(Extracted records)
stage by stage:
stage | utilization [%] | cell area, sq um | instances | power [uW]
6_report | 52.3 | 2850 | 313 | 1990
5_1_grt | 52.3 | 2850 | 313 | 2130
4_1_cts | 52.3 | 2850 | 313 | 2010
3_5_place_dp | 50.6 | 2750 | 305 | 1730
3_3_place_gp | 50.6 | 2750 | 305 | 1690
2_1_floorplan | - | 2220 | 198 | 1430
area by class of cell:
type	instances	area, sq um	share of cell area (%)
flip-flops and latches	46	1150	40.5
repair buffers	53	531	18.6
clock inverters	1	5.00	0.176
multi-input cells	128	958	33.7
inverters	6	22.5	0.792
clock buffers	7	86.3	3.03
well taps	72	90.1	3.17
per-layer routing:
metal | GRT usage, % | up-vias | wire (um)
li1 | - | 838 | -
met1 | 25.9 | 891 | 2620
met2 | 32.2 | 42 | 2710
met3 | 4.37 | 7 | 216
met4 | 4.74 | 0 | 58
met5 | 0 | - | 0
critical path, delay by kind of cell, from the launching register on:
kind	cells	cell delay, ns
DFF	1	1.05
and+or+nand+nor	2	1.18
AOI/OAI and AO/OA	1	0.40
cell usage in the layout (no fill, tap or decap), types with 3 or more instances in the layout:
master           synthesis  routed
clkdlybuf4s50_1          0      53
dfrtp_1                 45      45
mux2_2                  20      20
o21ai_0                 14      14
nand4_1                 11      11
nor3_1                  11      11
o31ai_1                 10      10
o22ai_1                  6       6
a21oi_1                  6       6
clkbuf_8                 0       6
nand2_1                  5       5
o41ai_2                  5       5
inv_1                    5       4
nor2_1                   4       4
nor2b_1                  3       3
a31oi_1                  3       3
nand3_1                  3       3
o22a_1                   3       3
### src/rtl/seq_mult_n_pkg.sv
// Shared constants for the iterative shift-add multiplier: state encodings and default width.
package seq_mult_n_pkg;

    localparam int DATA_WIDTH = 32;

    localparam logic [1:0] MULT_ST_IDLE = 2'd0;
    localparam logic [1:0] MULT_ST_RUN  = 2'd1;
    localparam logic [1:0] MULT_ST_FIX  = 2'd2;
    localparam logic [1:0] MULT_ST_DONE = 2'd3;

endpackage

### src/rtl/seq_mult_n_twoscomp.sv
// Combinational N-bit two's-complement negate, shared by operand magnitude and result sign fix-up.
module seq_mult_n_twoscomp #(
    parameter int N = 32
) (
    input  logic [N-1:0] x,
    output logic [N-1:0] y
);

    assign y = ~x + {{(N-1){1'b0}}, 1'b1};

endmodule

### src/rtl/seq_mult_n.sv
// Iterative shift-add multiplier, one multiplier bit per clock, signed/unsigned per operation.
// Optional build macro MULT_EARLY_TERM_EN stops RUN once the remaining multiplier bits are zero.
module seq_mult_n
    import seq_mult_n_pkg::*;
#(
    parameter int WIDTH = DATA_WIDTH
) (
    input  logic             clk,
    input  logic             rst,
    input  logic             start,
    input  logic             is_signed,
    input  logic [WIDTH-1:0] a,
    input  logic [WIDTH-1:0] b,
    output logic             busy,
    output logic             done,
    output logic [WIDTH-1:0] hi,
    output logic [WIDTH-1:0] lo
);

    localparam int CW = $clog2(WIDTH) + 1;
    localparam logic [CW-1:0] LAST = CW'(WIDTH - 1);

    logic [1:0]         state;
    logic               neg;
    logic [2*WIDTH-1:0] mcand;
    logic [WIDTH-1:0]   mplier;
    logic [2*WIDTH-1:0] acc;
    logic [CW-1:0]      cnt;

    logic [WIDTH-1:0]   negA, negB, absA, absB;
    logic [2*WIDTH-1:0] negAcc, accSum;
    logic               opNeg, accept, runExit;

    seq_mult_n_twoscomp #(.N(WIDTH))   u_negA   (.x(a),   .y(negA));
    seq_mult_n_twoscomp #(.N(WIDTH))   u_negB   (.x(b),   .y(negB));
    seq_mult_n_twoscomp #(.N(2*WIDTH)) u_negAcc (.x(acc), .y(negAcc));

    // The most-negative operand negates to itself, which read unsigned is exactly 2^(W-1).
    assign absA   = (is_signed & a[WIDTH-1]) ? negA : a;
    assign absB   = (is_signed & b[WIDTH-1]) ? negB : b;
    assign opNeg  = is_signed & (a[WIDTH-1] ^ b[WIDTH-1]) & (|a) & (|b);
    assign accept = start & ((state == MULT_ST_IDLE) | (state == MULT_ST_DONE));
    assign accSum = mplier[0] ? acc + mcand : acc;

`ifdef MULT_EARLY_TERM_EN
    assign runExit = (cnt == LAST) | (mplier[WIDTH-1:1] == '0);
`else
    assign runExit = (cnt == LAST);
`endif

    assign busy = (state == MULT_ST_RUN) | (state == MULT_ST_FIX);
    assign done = (state == MULT_ST_DONE);

    always_ff @(posedge clk) begin
        if (rst) begin
            state  <= MULT_ST_IDLE;
            neg    <= 1'b0;
            mcand  <= '0;
            mplier <= '0;
            acc    <= '0;
            cnt    <= '0;
            hi     <= '0;
            lo     <= '0;
        end else if (accept) begin
            state  <= MULT_ST_RUN;
            neg    <= opNeg;
            mcand  <= {{WIDTH{1'b0}}, absA};
            mplier <= absB;
            acc    <= '0;
            cnt    <= '0;
        end else begin
            case (state)
                MULT_ST_RUN: begin
                    acc    <= accSum;
                    mcand  <= mcand << 1;
                    mplier <= mplier >> 1;
                    cnt    <= cnt + CW'(1);
                    if (runExit) state <= MULT_ST_FIX;
                end
                MULT_ST_FIX: begin
                    {hi, lo} <= neg ? negAcc : acc;
                    state    <= MULT_ST_DONE;
                end
                MULT_ST_DONE: state <= MULT_ST_IDLE;
                default:      state <= MULT_ST_IDLE;
            endcase
        end
    end

endmodule

### config.mk
export PLATFORM = sky130hd
export DESIGN_NAME = seq_mult_n
export DESIGN_NICKNAME = d
export VERILOG_FILES = /design/src/rtl/seq_mult_n_pkg.sv /design/src/rtl/seq_mult_n_twoscomp.sv /design/src/rtl/seq_mult_n.sv
export SDC_FILE = /design/constraint.sdc
export NUM_CORES = 1
export LEC_CHECK = 0
export CAP_MARGIN = 15
export CORE_ASPECT_RATIO = 0.6
export CORE_MARGIN = 1.5
export CORE_UTILIZATION = 45
export DETAILED_ROUTE_END_ITERATION = 10
export PLACE_DENSITY_LB_ADDON = 0.05
export SETUP_SLACK_MARGIN = 0.3
export SKIP_LAST_GASP = 1
export SYNTH_ARGS = -nofsm -noshare
export SYNTH_HDL_FRONTEND = slang
export SYNTH_HIERARCHICAL = 1
export SYNTH_SLANG_ARGS = --single-unit
### constraint.sdc
create_clock -name clk -period 7.7 [get_ports clk]
set_clock_uncertainty 0.1 [all_clocks]
set_input_delay 2.31 -clock clk [delete_from_list [all_inputs] [get_ports clk]]
set_output_delay 2.31 -clock clk [all_outputs]
set_load 0.005 [all_outputs]
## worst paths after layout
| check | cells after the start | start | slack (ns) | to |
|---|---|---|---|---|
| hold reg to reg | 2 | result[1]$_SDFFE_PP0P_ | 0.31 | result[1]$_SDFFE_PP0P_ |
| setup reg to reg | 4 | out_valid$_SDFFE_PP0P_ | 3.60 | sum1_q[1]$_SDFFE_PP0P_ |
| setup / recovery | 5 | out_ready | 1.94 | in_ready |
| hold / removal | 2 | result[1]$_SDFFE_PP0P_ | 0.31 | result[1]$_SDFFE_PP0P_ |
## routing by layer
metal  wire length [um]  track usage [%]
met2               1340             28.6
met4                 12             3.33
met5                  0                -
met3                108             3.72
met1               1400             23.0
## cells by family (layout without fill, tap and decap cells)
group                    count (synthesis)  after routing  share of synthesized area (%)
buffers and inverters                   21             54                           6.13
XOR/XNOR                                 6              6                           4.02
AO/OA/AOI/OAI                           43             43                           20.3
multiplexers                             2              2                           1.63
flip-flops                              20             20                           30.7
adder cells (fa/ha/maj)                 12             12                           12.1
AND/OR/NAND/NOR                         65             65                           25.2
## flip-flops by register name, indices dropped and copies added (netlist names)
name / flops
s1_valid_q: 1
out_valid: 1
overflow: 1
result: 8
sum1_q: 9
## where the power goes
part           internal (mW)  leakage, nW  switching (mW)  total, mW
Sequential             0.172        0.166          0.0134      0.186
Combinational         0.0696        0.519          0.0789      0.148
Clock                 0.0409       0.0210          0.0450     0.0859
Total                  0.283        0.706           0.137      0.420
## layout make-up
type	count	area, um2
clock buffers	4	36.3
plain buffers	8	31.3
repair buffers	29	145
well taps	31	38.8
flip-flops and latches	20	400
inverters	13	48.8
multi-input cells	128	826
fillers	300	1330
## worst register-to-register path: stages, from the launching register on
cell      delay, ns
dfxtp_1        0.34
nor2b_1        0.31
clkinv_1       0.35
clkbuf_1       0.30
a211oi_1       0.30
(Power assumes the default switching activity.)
<file path="src/rtl/cpu8_pkg.sv">
// rtl/cpu8_pkg.sv - opcodes, state encoding and instruction field slices for the 8-bit CPU
package cpu8_pkg;

  localparam logic [3:0] OP_NOP  = 4'h0;
  localparam logic [3:0] OP_MOV  = 4'h1;
  localparam logic [3:0] OP_ADD  = 4'h2;
  localparam logic [3:0] OP_SUB  = 4'h3;
  localparam logic [3:0] OP_AND  = 4'h4;
  localparam logic [3:0] OP_OR   = 4'h5;
  localparam logic [3:0] OP_XOR  = 4'h6;
  localparam logic [3:0] OP_INC  = 4'h7;
  localparam logic [3:0] OP_DEC  = 4'h8;
  localparam logic [3:0] OP_LDI  = 4'h9;
  localparam logic [3:0] OP_SHL  = 4'hA;
  localparam logic [3:0] OP_SHR  = 4'hB;
  localparam logic [3:0] OP_HALT = 4'hF;

  localparam int OPC_MSB = 7;
  localparam int OPC_LSB = 4;
  localparam int RD_MSB  = 3;
  localparam int RD_LSB  = 2;
  localparam int RS_MSB  = 1;
  localparam int RS_LSB  = 0;

  typedef enum logic [2:0] {
    S_FETCH,
    S_DECODE,
    S_EXEC,
    S_IMM,
    S_WB,
    S_HALT
  } state_t;

  // Reserved opcodes C..E behave exactly like NOP.
  function automatic logic is_nop(input logic [3:0] op);
    return (op == OP_NOP) || (op == 4'hC) || (op == 4'hD) || (op == 4'hE);
  endfunction

endpackage

</file>
<file path="src/rtl/control_sequencer_alu.sv">
// rtl/control_sequencer_alu.sv - combinational 8-bit ALU with carry/borrow/shift-out flag
module alu8
  import cpu8_pkg::*;
(
  input  logic [3:0] op,
  input  logic [7:0] a,
  input  logic [7:0] b,
  output logic [7:0] y,
  output logic       c
);

  always_comb begin
    y = 8'h00;
    c = 1'b0;
    case (op)
      OP_MOV: y = b;
      OP_ADD: {c, y} = {1'b0, a} + {1'b0, b};
      // Bit 8 of a 9-bit difference is the borrow.
      OP_SUB: {c, y} = {1'b0, a} - {1'b0, b};
      OP_AND: y = a & b;
      OP_OR:  y = a | b;
      OP_XOR: y = a ^ b;
      OP_INC: {c, y} = {1'b0, a} + 9'd1;
      OP_DEC: {c, y} = {1'b0, a} - 9'd1;
      OP_SHL: {c, y} = {a, 1'b0};
      OP_SHR: begin
        y = {1'b0, a[7:1]};
        c = a[0];
      end
      default: begin
        y = 8'h00;
        c = 1'b0;
      end
    endcase
  end

endmodule

</file>
<file path="src/rtl/control_sequencer.sv">
// rtl/control_sequencer.sv - fetch/decode/execute/writeback controller feeding the register file
module control_sequencer
  import cpu8_pkg::*;
#(
  parameter logic [7:0] RESET_PC = 8'h00
) (
  input  logic       clk,
  input  logic       reset,
  output logic [7:0] imem_addr,
  output logic       imem_req,
  input  logic [7:0] imem_data,
  input  logic       imem_valid,
  output logic [1:0] ReadRegA,
  output logic [1:0] ReadRegB,
  input  logic [7:0] ReadDataA,
  input  logic [7:0] ReadDataB,
  output logic       WriteEnable,
  output logic [1:0] WriteReg,
  output logic [7:0] WriteData,
  output logic       zero_flag,
  output logic       carry_flag,
  output logic       halted
);

  state_t     state;
  logic [7:0] pc;
  logic [7:0] ir;
  logic [7:0] res;
  logic       carry_l;
  logic       zf;
  logic       cf;
  logic [7:0] alu_y;
  logic       alu_c;
  logic [3:0] opcode;

  assign opcode = ir[OPC_MSB:OPC_LSB];

  alu8 u_alu (
    .op(opcode),
    .a (ReadDataA),
    .b (ReadDataB),
    .y (alu_y),
    .c (alu_c)
  );

  always_ff @(posedge clk) begin
    if (reset) begin
      state   <= S_FETCH;
      pc      <= RESET_PC;
      ir      <= 8'h00;
      res     <= 8'h00;
      carry_l <= 1'b0;
      zf      <= 1'b0;
      cf      <= 1'b0;
    end else begin
      case (state)
        S_FETCH: begin
          if (imem_valid) begin
            ir    <= imem_data;
            pc    <= pc + 8'd1;
            state <= S_DECODE;
          end
        end
        S_DECODE: begin
          if (is_nop(opcode))        state <= S_FETCH;
          else if (opcode == OP_HALT) state <= S_HALT;
          else if (opcode == OP_LDI)  state <= S_IMM;
          else                        state <= S_EXEC;
        end
        S_EXEC: begin
          res     <= alu_y;
          carry_l <= alu_c;
          state   <= S_WB;
        end
        S_IMM: begin
          if (imem_valid) begin
            res     <= imem_data;
            carry_l <= 1'b0;
            pc      <= pc + 8'd1;
            state   <= S_WB;
          end
        end
        S_WB: begin
          zf    <= (res == 8'h00);
          cf    <= carry_l;
          state <= S_FETCH;
        end
        S_HALT:  state <= S_HALT;
        default: state <= S_FETCH;
      endcase
    end
  end

  // Reset gates the handshake and the write strobe so a write in flight is dropped.
  assign imem_req    = !reset && ((state == S_FETCH) || (state == S_IMM));
  assign WriteEnable = !reset && (state == S_WB);
  assign imem_addr   = pc;
  assign ReadRegA    = ir[RD_MSB:RD_LSB];
  assign ReadRegB    = ir[RS_MSB:RS_LSB];
  assign WriteReg    = ir[RD_MSB:RD_LSB];
  assign WriteData   = res;
  assign zero_flag   = zf;
  assign carry_flag  = cf;
  assign halted      = (state == S_HALT);

endmodule

</file>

**Task item**: Report each line in the data above that holds the word "cells" by copying it.

**Output**:
multi-input cells	128	958	33.7
kind	cells	cell delay, ns
| check | cells after the start | start | slack (ns) | to |
## cells by family (layout without fill, tap and decap cells)
adder cells (fa/ha/maj)                 12             12                           12.1
multi-input cells	128	826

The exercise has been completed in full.